───── Extracted information
[config.mk]
export PLATFORM = sky130hd
export DESIGN_NAME = polymorphic_inline_cache
export DESIGN_NICKNAME = d
export VERILOG_FILES = /design/src/rtl/pic_pkg.sv /design/src/rtl/pic_ctrl.sv /design/src/rtl/pic_datapath.sv /design/src/rtl/polymorphic_inline_cache.sv
export SDC_FILE = /design/constraint.sdc
export NUM_CORES = 1
export LEC_CHECK = 0
export ABC_CLOCK_PERIOD_IN_PS = 7000
export BUFFER_PORTS_ARGS = -buffer_cell sky130_fd_sc_hd__buf_2
export CAP_MARGIN = 40
export CORE_MARGIN = 5
export CORE_UTILIZATION = 25
export DETAILED_ROUTE_END_ITERATION = 8
export SLEW_MARGIN = 30
export SYNTH_ARGS = -nofsm -noshare
export SYNTH_HDL_FRONTEND = slang
export SYNTH_HIERARCHICAL = 1
export SYNTH_SLANG_ARGS = --single-unit
[constraint.sdc]
create_clock -name i_clk -period 7 [get_ports i_clk]
set_input_delay 0.35 -clock i_clk [delete_from_list [all_inputs] [get_ports i_clk]]
set_output_delay 0.35 -clock i_clk [all_outputs]
set_load 0.02 [all_outputs]
[src/rtl/pic_pkg.sv]
`default_nettype none
// ----------------------------------------------------------------------------
// Polymorphic inline cache package
// Shared field widths, controller states and the command and status
// structs that pass between the controller and the datapath.
// ----------------------------------------------------------------------------
package pic_pkg;

    localparam int CFG_W     = 4;
    localparam int CLASS_W   = 32;
    localparam int METHOD_W  = 32;
    localparam int HIT_IDX_W = 3;

    localparam logic REQ_LOOKUP = 1'b0;
    localparam logic REQ_FILL   = 1'b1;

    typedef enum logic [1:0] {
        ST_IDLE,
        ST_EXEC,
        ST_RESOLVE
    } t_state;

    typedef struct packed {
        logic load;      // latch the request on an input transfer
        logic exec;      // compare entries and apply a fill
        logic out_load;  // move the resolved result into the output register
    } t_dp_cmd;

    typedef struct packed {
        logic out_full;  // output register holds a result not yet taken
    } t_dp_status;

endpackage : pic_pkg
`default_nettype wire

[src/rtl/pic_ctrl.sv]
`default_nettype none
// ----------------------------------------------------------------------------
// Polymorphic inline cache controller
// Sequences one request through capture, compare/fill and result resolution.
// ----------------------------------------------------------------------------
module pic_ctrl (
    input  wire logic              i_clk,
    input  wire logic              i_rst_n,
    input  wire logic              i_in_valid,
    input  wire logic              i_out_ready,
    input  wire pic_pkg::t_dp_status i_status,
    output logic                   o_in_ready,
    output pic_pkg::t_dp_cmd       o_cmd
);

    pic_pkg::t_state r_state;
    pic_pkg::t_state n_state;

    always_ff @(posedge i_clk) begin
        if (!i_rst_n) begin
            r_state <= pic_pkg::ST_IDLE;
        end else begin
            r_state <= n_state;
        end
    end

    always_comb begin
        n_state      = r_state;
        o_in_ready   = 1'b0;
        o_cmd        = '0;
        unique case (r_state)
            pic_pkg::ST_IDLE: begin
                o_in_ready = 1'b1;
                if (i_in_valid) begin
                    o_cmd.load = 1'b1;
                    n_state    = pic_pkg::ST_EXEC;
                end
            end
            pic_pkg::ST_EXEC: begin
                o_cmd.exec = 1'b1;
                n_state    = pic_pkg::ST_RESOLVE;
            end
            pic_pkg::ST_RESOLVE: begin
                // Wait here while an older result still sits unclaimed.
                if (!i_status.out_full || i_out_ready) begin
                    o_cmd.out_load = 1'b1;
                    n_state        = pic_pkg::ST_IDLE;
                end
            end
            default: begin
                n_state = pic_pkg::ST_IDLE;
            end
        endcase
    end

endmodule : pic_ctrl
`default_nettype wire

[src/rtl/pic_datapath.sv]
`default_nettype none
// ----------------------------------------------------------------------------
// Polymorphic inline cache datapath
// Entry shift register, parallel tag compare, priority resolve, the
// active-entry register and the output register.
// ----------------------------------------------------------------------------
module pic_datapath #(
    parameter int CACHE_ENTRIES = 8,
    parameter int TAG_BITS      = 32
) (
    input  wire logic                           i_clk,
    input  wire logic                           i_rst_n,
    input  wire pic_pkg::t_dp_cmd               i_cmd,
    output pic_pkg::t_dp_status                 o_status,
    input  wire logic                           i_cfg_we,
    input  wire logic [pic_pkg::CFG_W-1:0]      i_cfg_data,
    input  wire logic                           i_req_type,
    input  wire logic [pic_pkg::CLASS_W-1:0]    i_class_tag,
    input  wire logic [pic_pkg::METHOD_W-1:0]   i_method_handle,
    input  wire logic                           i_out_ready,
    output logic                                o_out_valid,
    output logic                                o_hit,
    output logic [pic_pkg::METHOD_W-1:0]        o_found_method,
    output logic [pic_pkg::HIT_IDX_W-1:0]       o_hit_index,
    output logic                                o_stored
);

    localparam int CNT_W        = $clog2(CACHE_ENTRIES + 1);
    localparam int IDX_W        = (CACHE_ENTRIES > 1) ? $clog2(CACHE_ENTRIES) : 1;
    localparam int CMP_W        = (CNT_W > pic_pkg::CFG_W) ? CNT_W : pic_pkg::CFG_W;
    localparam int RESET_ACTIVE = (CACHE_ENTRIES < 8) ? CACHE_ENTRIES : 8;

    // Request registers
    logic                          r_req_type;
    logic [TAG_BITS-1:0]           r_tag;
    logic [pic_pkg::METHOD_W-1:0]  r_method;

    logic [CNT_W-1:0]              r_active;

    // Entry storage: valid bits are reset, payload is not.
    logic [CACHE_ENTRIES-1:0]      r_valid;
    logic [TAG_BITS-1:0]           r_ent_tag  [CACHE_ENTRIES];
    logic [pic_pkg::METHOD_W-1:0]  r_ent_meth [CACHE_ENTRIES];

    // Compare results carried into the resolve step
    logic [CACHE_ENTRIES-1:0]      r_cand;
    logic [CACHE_ENTRIES-1:0]      r_stop;
    logic                          r_do_store;

    logic [CACHE_ENTRIES-1:0]      n_cand;
    logic [CACHE_ENTRIES-1:0]      n_stop;
    logic [CACHE_ENTRIES-1:0]      in_range;
    logic                          n_do_store;
    logic [CMP_W-1:0]              cfg_ext;
    logic [CNT_W-1:0]              n_active;

    logic                          sel_found;
    logic [IDX_W-1:0]              sel_idx;
    logic                          res_hit;

    assign o_status.out_full = o_out_valid;

    always_comb begin
        cfg_ext = CMP_W'(i_cfg_data);
        if (cfg_ext > CMP_W'(CACHE_ENTRIES)) begin
            n_active = CNT_W'(CACHE_ENTRIES);
        end else begin
            n_active = CNT_W'(cfg_ext);
        end
    end

    always_ff @(posedge i_clk) begin
        if (!i_rst_n) begin
            r_active <= CNT_W'(RESET_ACTIVE);
        end else if (i_cfg_we) begin
            r_active <= n_active;
        end
    end

    always_ff @(posedge i_clk) begin
        if (i_cmd.load) begin
            r_req_type <= i_req_type;
            r_tag      <= TAG_BITS'(i_class_tag);
            r_method   <= i_method_handle;
        end
    end

    // An entry takes part in a search only if it is below the active count;
    // an invalid entry in range ends the search.
    always_comb begin
        for (int i = 0; i < CACHE_ENTRIES; i++) begin
            in_range[i] = (CNT_W'(i) < r_active);
            n_cand[i]   = in_range[i] && r_valid[i] && (r_ent_tag[i] == r_tag);
            n_stop[i]   = in_range[i] && !r_valid[i];
        end
        n_do_store = (r_req_type == pic_pkg::REQ_FILL) && (r_method != '0)
                     && (r_active != '0);
    end

    always_ff @(posedge i_clk) begin
        if (i_cmd.exec) begin
            r_cand     <= n_cand;
            r_stop     <= n_stop;
            r_do_store <= n_do_store;
        end
    end

    always_ff @(posedge i_clk) begin
        if (!i_rst_n) begin
            r_valid <= '0;
        end else if (i_cmd.exec && n_do_store) begin
            for (int i = 1; i < CACHE_ENTRIES; i++) begin
                if (in_range[i]) begin
                    r_valid[i] <= r_valid[i-1];
                end
            end
            r_valid[0] <= 1'b1;
        end
    end

    always_ff @(posedge i_clk) begin
        if (i_cmd.exec && n_do_store) begin
            for (int i = 1; i < CACHE_ENTRIES; i++) begin
                if (in_range[i]) begin
                    r_ent_tag[i]  <= r_ent_tag[i-1];
                    r_ent_meth[i] <= r_ent_meth[i-1];
                end
            end
            r_ent_tag[0]  <= r_tag;
            r_ent_meth[0] <= r_method;
        end
    end

    // The lowest entry that either matches or ends the search decides.
    always_comb begin
        sel_found = 1'b0;
        sel_idx   = '0;
        for (int i = CACHE_ENTRIES - 1; i >= 0; i--) begin
            if (r_cand[i] || r_stop[i]) begin
                sel_found = r_cand[i];
                sel_idx   = IDX_W'(i);
            end
        end
        res_hit = sel_found && (r_req_type == pic_pkg::REQ_LOOKUP);
    end

    always_ff @(posedge i_clk) begin
        if (!i_rst_n) begin
            o_out_valid <= 1'b0;
        end else if (i_cmd.out_load) begin
            o_out_valid <= 1'b1;
        end else if (i_out_ready) begin
            o_out_valid <= 1'b0;
        end
    end

    always_ff @(posedge i_clk) begin
        if (i_cmd.out_load) begin
            o_hit          <= res_hit;
            o_found_method <= res_hit ? r_ent_meth[sel_idx] : '0;
            o_hit_index    <= res_hit ? pic_pkg::HIT_IDX_W'(sel_idx) : '0;
            o_stored       <= r_do_store;
        end
    end

endmodule : pic_datapath
`default_nettype wire

[src/rtl/polymorphic_inline_cache.sv]
// A request passes through the request, compare-result and output registers before its
// result is valid. No new request is taken until the capture, compare/fill and resolve
// steps of the last one are done; resolve waits while the output is stalled. A new
// request is taken while the previous result still waits in the output register.
// Reset (synchronous, active low) empties the cache by clearing the valid bits, sets
// the active entry count to min(CACHE_ENTRIES, 8), and no clearing pass follows.
`default_nettype none
// ----------------------------------------------------------------------------
// Polymorphic inline cache
// Maps a class tag to a method handle with a small shift-in associative store.
// ----------------------------------------------------------------------------
module polymorphic_inline_cache #(
    parameter int CACHE_ENTRIES = 8,
    parameter int TAG_BITS      = 32
) (
    input  wire logic                           i_clk,
    input  wire logic                           i_rst_n,
    input  wire logic                           i_cfg_valid,
    output logic                                o_cfg_ready,
    input  wire logic [pic_pkg::CFG_W-1:0]      i_cfg_data,
    input  wire logic                           i_in_valid,
    output logic                                o_in_ready,
    input  wire logic                           i_req_type,
    input  wire logic [pic_pkg::CLASS_W-1:0]    i_class_tag,
    input  wire logic [pic_pkg::METHOD_W-1:0]   i_method_handle,
    output logic                                o_out_valid,
    input  wire logic                           i_out_ready,
    output logic                                o_hit,
    output logic [pic_pkg::METHOD_W-1:0]        o_found_method,
    output logic [pic_pkg::HIT_IDX_W-1:0]       o_hit_index,
    output logic                                o_stored
);

    pic_pkg::t_dp_cmd    cmd;
    pic_pkg::t_dp_status status;

    assign o_cfg_ready = 1'b1;

    pic_ctrl u_ctrl (
        .i_clk       (i_clk),
        .i_rst_n     (i_rst_n),
        .i_in_valid  (i_in_valid),
        .i_out_ready (i_out_ready),
        .i_status    (status),
        .o_in_ready  (o_in_ready),
        .o_cmd       (cmd)
    );

    pic_datapath #(
        .CACHE_ENTRIES (CACHE_ENTRIES),
        .TAG_BITS      (TAG_BITS)
    ) u_datapath (
        .i_clk           (i_clk),
        .i_rst_n         (i_rst_n),
        .i_cmd           (cmd),
        .o_status        (status),
        .i_cfg_we        (i_cfg_valid),
        .i_cfg_data      (i_cfg_data),
        .i_req_type      (i_req_type),
        .i_class_tag     (i_class_tag),
        .i_method_handle (i_method_handle),
        .i_out_ready     (i_out_ready),
        .o_out_valid     (o_out_valid),
        .o_hit           (o_hit),
        .o_found_method  (o_found_method),
        .o_hit_index     (o_hit_index),
        .o_stored        (o_stored)
    );

endmodule : polymorphic_inline_cache
`default_nettype wire
$ cat src/hdl/pvq_pkg.sv
// ----------------------------------------------------------------------------
// pvq_pkg
// Shared types and constants for the palette vector quantizer: color layout,
// distance and index widths, palette geometry.
// ----------------------------------------------------------------------------
package pvq_pkg;

    // Palette geometry
    localparam int NUM_SLOTS        = 16;
    localparam int PAL_WORDS        = 4;
    localparam int ENTRIES_PER_WORD = NUM_SLOTS / PAL_WORDS;
    localparam int ENTRY_W          = 16;
    localparam int PAL_WORD_W       = ENTRY_W * ENTRIES_PER_WORD;
    localparam int PADDR_W          = 5;
    localparam int DEFAULT_ENTRIES  = 16;

    // Argmin tree geometry: groups in the first level, one pick in the second
    localparam int GROUP_SIZE = 4;
    localparam int NUM_GROUPS = NUM_SLOTS / GROUP_SIZE;

    // Datapath widths
    localparam int CH_W   = 5;
    localparam int SQ_W   = 2 * CH_W;
    localparam int DIST_W = SQ_W + 2;
    localparam int IDX_W  = 4;

    // Larger than any real distance (3 * 31 * 31 = 2883), never wins
    localparam logic [DIST_W-1:0] DIST_NONE = '1;

    typedef logic [CH_W-1:0]   chan_t;
    typedef logic [SQ_W-1:0]   sq_t;
    typedef logic [DIST_W-1:0] dist_t;
    typedef logic [IDX_W-1:0]  idx_t;

    // RGB555: red 4:0, green 9:5, blue 14:10
    typedef struct packed {
        chan_t blue;
        chan_t green;
        chan_t red;
    } color_t;

    // Absolute channel difference
    function automatic chan_t abs_diff(input chan_t a, input chan_t b);
        chan_t d;
        d = (a > b) ? (a - b) : (b - a);
        return d;
    endfunction

endpackage
<file path="config.mk">
export PLATFORM = sky130hd
export DESIGN_NAME = pvq_dist
export DESIGN_NICKNAME = d
export VERILOG_FILES = /design/src/hdl/pvq_pkg.sv /design/src/hdl/pvq_dist.sv
export SDC_FILE = /design/constraint.sdc
export NUM_CORES = 2
export LEC_CHECK = 0
export BUFFER_PORTS_ARGS = -buffer_cell sky130_fd_sc_hd__buf_4
export CORE_UTILIZATION = 68
export DETAILED_ROUTE_END_ITERATION = 8
export PLACE_DENSITY = 0.9
export SETUP_SLACK_MARGIN = 0.05
export SYNTH_ARGS = -nofsm -noshare
export SYNTH_HDL_FRONTEND = slang
export SYNTH_SLANG_ARGS = --single-unit
</file>
<file path="constraint.sdc">
create_clock -name clk -period 3.8 [get_ports clk]
set_input_delay 0.38 -clock clk [delete_from_list [all_inputs] [get_ports clk]]
set_output_delay 0.38 -clock clk [all_outputs]
set_load 0.005 [all_outputs]
</file>
interface tlbpt_out_if;
    import tlbpt_pkg::*;

    logic   valid;
    logic   ready;
    t_paddr phys_addr;
    logic   tlb_hit;
    logic   page_fault;

    modport source (output valid, output phys_addr, output tlb_hit, output page_fault,
                    input ready);
    modport sink (input valid, input phys_addr, input tlb_hit, input page_fault,
                  output ready);
endinterface
`default_nettype wire

[src/rtl/tlbpt_ctrl.sv]
// Controller state machine: accept, look up, commit.
`default_nettype none
module tlbpt_ctrl (
    input  wire                     i_clk,
    input  wire                     i_rst_n,
    input  wire                     i_in_valid,
    output logic                    o_in_ready,
    input  tlbpt_pkg::t_dp_status   i_status,
    output tlbpt_pkg::t_ctrl_cmd    o_cmd
);
    import tlbpt_pkg::*;

    localparam logic [1:0] S_IDLE = 2'd0;
    localparam logic [1:0] S_LOOK = 2'd1;
    localparam logic [1:0] S_RES  = 2'd2;

    logic [1:0] r_state;
    logic [1:0] n_state;

    always_comb begin
        n_state    = r_state;
        o_in_ready = 1'b0;
        o_cmd      = '0;
        unique case (r_state)
            S_IDLE: begin
                o_in_ready = 1'b1;
                if (i_in_valid) begin
                    o_cmd.capture = 1'b1;
                    n_state       = S_LOOK;
                end
            end
            S_LOOK: begin
                o_cmd.lookup = 1'b1;
                n_state      = S_RES;
            end
            S_RES: begin
                // hold until the output register can take the result
                if (i_status.out_free) begin
                    o_cmd.commit = 1'b1;
                    n_state      = S_IDLE;
                end
            end
            default: begin
                n_state = S_IDLE;
            end
        endcase
    end

    always_ff @(posedge i_clk) begin
        if (!i_rst_n) begin
            r_state <= S_IDLE;
        end else begin
            r_state <= n_state;
        end
    end

endmodule
`default_nettype wire

[src/rtl/tlbpt_dpath.sv]
// Datapath: TLB, page-table valid bits, frame and reverse-map memories, result register.
`default_nettype none
module tlbpt_dpath #(
    parameter int TLB_ENTRIES = 16,
    parameter int NUM_FRAMES  = 128
) (
    input  wire                     i_clk,
    input  wire                     i_rst_n,
    input  tlbpt_pkg::t_ctrl_cmd    i_cmd,
    output tlbpt_pkg::t_dp_status   o_status,
    input  tlbpt_pkg::t_vaddr       i_virt_addr,
    input  wire                     i_out_ready,
    output logic                    o_out_valid,
    output tlbpt_pkg::t_paddr       o_phys_addr,
    output logic                    o_tlb_hit,
    output logic                    o_page_fault
);
    import tlbpt_pkg::*;

    localparam int TW = $clog2(TLB_ENTRIES);
    localparam int FW = $clog2(NUM_FRAMES);
    localparam int CW = FW + PAGE_BITS;
    localparam logic [TW-1:0] TLB_LAST   = TW'(TLB_ENTRIES - 1);
    localparam logic [FW-1:0] FRAME_LAST = FW'(NUM_FRAMES - 1);

    // Captured item
    t_vaddr r_va;

    // TLB
    logic [TLB_ENTRIES-1:0] r_tlb_valid;
    t_page                  r_tlb_page  [TLB_ENTRIES];
    logic [FW-1:0]          r_tlb_frame [TLB_ENTRIES];
    logic [TW-1:0]          r_tlb_next;

    // Page table and frame allocation
    logic [NUM_PAGES-1:0]   r_pt_valid;
    logic [FW-1:0]          mem_pt_frame [NUM_PAGES];
    t_page                  mem_rmap     [NUM_FRAMES];
    logic [FW-1:0]          r_frame_next;
    logic                   r_wrapped;

    // Lookup results
    logic                   r_hit;
    logic [FW-1:0]          r_hit_frame;
    logic                   r_pt_hit;
    logic [FW-1:0]          r_pt_rd;
    t_page                  r_rmap_rd;

    // Output register
    logic                   r_out_valid;
    t_paddr                 r_out_pa;
    logic                   r_out_hit;
    logic                   r_out_fault;

    t_page                  pg;
    t_offset                off;
    logic                   n_hit;
    logic [FW-1:0]          n_hit_frame;
    logic                   fault;
    logic                   refill;
    logic [FW-1:0]          frame_sel;
    logic [CW-1:0]          pa_full;

    assign pg  = r_va[VA_W-1:PAGE_BITS];
    assign off = r_va[PAGE_BITS-1:0];

    // Lowest matching TLB entry wins
    always_comb begin
        n_hit       = 1'b0;
        n_hit_frame = '0;
        for (int k = 0; k < TLB_ENTRIES; k++) begin
            if (!n_hit && r_tlb_valid[k] && (r_tlb_page[k] == pg)) begin
                n_hit       = 1'b1;
                n_hit_frame = r_tlb_frame[k];
            end
        end
    end

    assign fault     = !r_hit && !r_pt_hit;
    assign refill    = !r_hit && r_pt_hit;
    assign frame_sel = r_hit ? r_hit_frame : (r_pt_hit ? r_pt_rd : r_frame_next);
    assign pa_full   = {frame_sel, off};

    assign o_status.out_free = !r_out_valid || i_out_ready;

    always_ff @(posedge i_clk) begin
        if (i_cmd.capture) begin
            r_va <= i_virt_addr;
        end
        if (i_cmd.lookup) begin
            r_hit       <= n_hit;
            r_hit_frame <= n_hit_frame;
            r_pt_hit    <= r_pt_valid[pg];
            r_pt_rd     <= mem_pt_frame[pg];
            r_rmap_rd   <= mem_rmap[r_frame_next];
        end
        if (i_cmd.commit) begin
            r_out_pa    <= PA_W'(pa_full);
            r_out_hit   <= r_hit;
            r_out_fault <= fault;
        end
    end

    // Memories: frame per page and page per frame
    always_ff @(posedge i_clk) begin
        if (i_cmd.commit && fault) begin
            mem_pt_frame[pg]       <= r_frame_next;
            mem_rmap[r_frame_next] <= pg;
        end
    end

    // TLB payload: refill one slot, or retarget entries that hold the taken frame
    always_ff @(posedge i_clk) begin
        if (i_cmd.commit && refill) begin
            r_tlb_page[r_tlb_next]  <= pg;
            r_tlb_frame[r_tlb_next] <= r_pt_rd;
        end
        if (i_cmd.commit && fault) begin
            for (int k = 0; k < TLB_ENTRIES; k++) begin
                if (r_tlb_valid[k] && (r_tlb_frame[k] == r_frame_next)) begin
                    r_tlb_page[k] <= pg;
                end
            end
        end
    end

    always_ff @(posedge i_clk) begin
        if (!i_rst_n) begin
            r_tlb_valid  <= '0;
            r_tlb_next   <= '0;
            r_pt_valid   <= '0;
            r_frame_next <= '0;
            r_wrapped    <= 1'b0;
            r_out_valid  <= 1'b0;
        end else begin
            if (i_cmd.commit) begin
                r_out_valid <= 1'b1;
            end else if (i_out_ready) begin
                r_out_valid <= 1'b0;
            end
            if (i_cmd.commit && refill) begin
                r_tlb_valid[r_tlb_next] <= 1'b1;
                r_tlb_next <= (r_tlb_next == TLB_LAST) ? '0 : r_tlb_next + 1'b1;
            end
            if (i_cmd.commit && fault) begin
                // once wrapped, the taken frame still backs exactly one valid page
                if (r_wrapped) begin
                    r_pt_valid[r_rmap_rd] <= 1'b0;
                end
                r_pt_valid[pg] <= 1'b1;
                if (r_frame_next == FRAME_LAST) begin
                    r_frame_next <= '0;
                    r_wrapped    <= 1'b1;
                end else begin
                    r_frame_next <= r_frame_next + 1'b1;
                end
            end
        end
    end

    assign o_out_valid  = r_out_valid;
    assign o_phys_addr  = r_out_pa;
    assign o_tlb_hit    = r_out_hit;
    assign o_page_fault = r_out_fault;

endmodule
`default_nettype wire

[src/rtl/tlb_page_table_translator_core.sv]
// Top level of the virtual-to-physical translator with FIFO-refilled TLB and page table.
//
// Each item is a 16-bit virtual address (page in bits 15:8, offset in 7:0)
// and yields one result: the 15-bit physical address and flags for a TLB hit
// and for a page fault. An item passes three steps from acceptance to a
// registered result: capture, lookup (parallel TLB compare plus registered
// reads of the page-frame and reverse-map memories), and commit. The next item
// is accepted in the cycle after commit, so the block takes no new item until
// the last one has committed; the result register lets the next
// item be accepted while the previous result waits. A reverse map from frame
// to page lets a fault drop the old mapping of the reused frame in one step.
// All valid bits clear at reset; no clearing pass is needed.
`default_nettype none
module tlb_page_table_translator_core #(
    parameter int TLB_ENTRIES = 16,
    parameter int NUM_FRAMES  = 128
) (
    input  wire           i_clk,
    input  wire           i_rst_n,
    tlbpt_in_if.sink      i_in,
    tlbpt_out_if.source   o_out
);
    import tlbpt_pkg::*;

    t_ctrl_cmd  cmd;
    t_dp_status status;

    tlbpt_ctrl u_ctrl (
        .i_clk      (i_clk),
        .i_rst_n    (i_rst_n),
        .i_in_valid (i_in.valid),
        .o_in_ready (i_in.ready),
        .i_status   (status),
        .o_cmd      (cmd)
    );

    tlbpt_dpath #(
        .TLB_ENTRIES (TLB_ENTRIES),
        .NUM_FRAMES  (NUM_FRAMES)
    ) u_dpath (
        .i_clk        (i_clk),
        .i_rst_n      (i_rst_n),
        .i_cmd        (cmd),
        .o_status     (status),
        .i_virt_addr  (i_in.virt_addr),
        .i_out_ready  (o_out.ready),
        .o_out_valid  (o_out.valid),
        .o_phys_addr  (o_out.phys_addr),
        .o_tlb_hit    (o_out.tlb_hit),
        .o_page_fault (o_out.page_fault)
    );

endmodule
`default_nettype wire

[src/flat_wrapper.sv]
// flat-port wrapper written by rule: the top's interface ports become plain ports
module tlb_page_table_translator_core_flat import tlbpt_pkg::*;
#(
    parameter int TLB_ENTRIES = 16,
    parameter int NUM_FRAMES  = 128
)
  (i_clk, i_rst_n, i_in_valid, i_in_virt_addr, i_in_ready, o_out_valid, o_out_phys_addr, o_out_tlb_hit, o_out_page_fault, o_out_ready);
  tlbpt_in_if i_in_i ();
  tlbpt_out_if o_out_i ();
  input  wire i_clk;
  input  wire i_rst_n;
  input wire logic [$bits(i_in_i.valid)-1:0] i_in_valid;
  input wire logic [$bits(i_in_i.virt_addr)-1:0] i_in_virt_addr;
  output wire logic [$bits(i_in_i.ready)-1:0] i_in_ready;
  output wire logic [$bits(o_out_i.valid)-1:0] o_out_valid;
  output wire logic [$bits(o_out_i.phys_addr)-1:0] o_out_phys_addr;
  output wire logic [$bits(o_out_i.tlb_hit)-1:0] o_out_tlb_hit;
  output wire logic [$bits(o_out_i.page_fault)-1:0] o_out_page_fault;
  input wire logic [$bits(o_out_i.ready)-1:0] o_out_ready;
  assign i_in_i.valid = i_in_valid;
  assign i_in_i.virt_addr = i_in_virt_addr;
  assign i_in_ready = i_in_i.ready;
  assign o_out_valid = o_out_i.valid;
  assign o_out_phys_addr = o_out_i.phys_addr;
  assign o_out_tlb_hit = o_out_i.tlb_hit;
  assign o_out_page_fault = o_out_i.page_fault;
  assign o_out_i.ready = o_out_ready;
  tlb_page_table_translator_core #(.TLB_ENTRIES(TLB_ENTRIES), .NUM_FRAMES(NUM_FRAMES)) u_core (.i_clk(i_clk), .i_rst_n(i_rst_n), .i_in(i_in_i), .o_out(o_out_i));
endmodule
──────────
- Exercise brief:
Using the records above, set down exactly the lines from the one with "The next item" through the one with "pass is needed.", inclusive, and nothing more.

- Written solution:
// reads of the page-frame and reverse-map memories), and commit. The next item
// is accepted in the cycle after commit, so the block takes no new item until
// the last one has committed; the result register lets the next
// item be accepted while the previous result waits. A reverse map from frame
// to page lets a fault drop the old mapping of the reused frame in one step.
// All valid bits clear at reset; no clearing pass is needed.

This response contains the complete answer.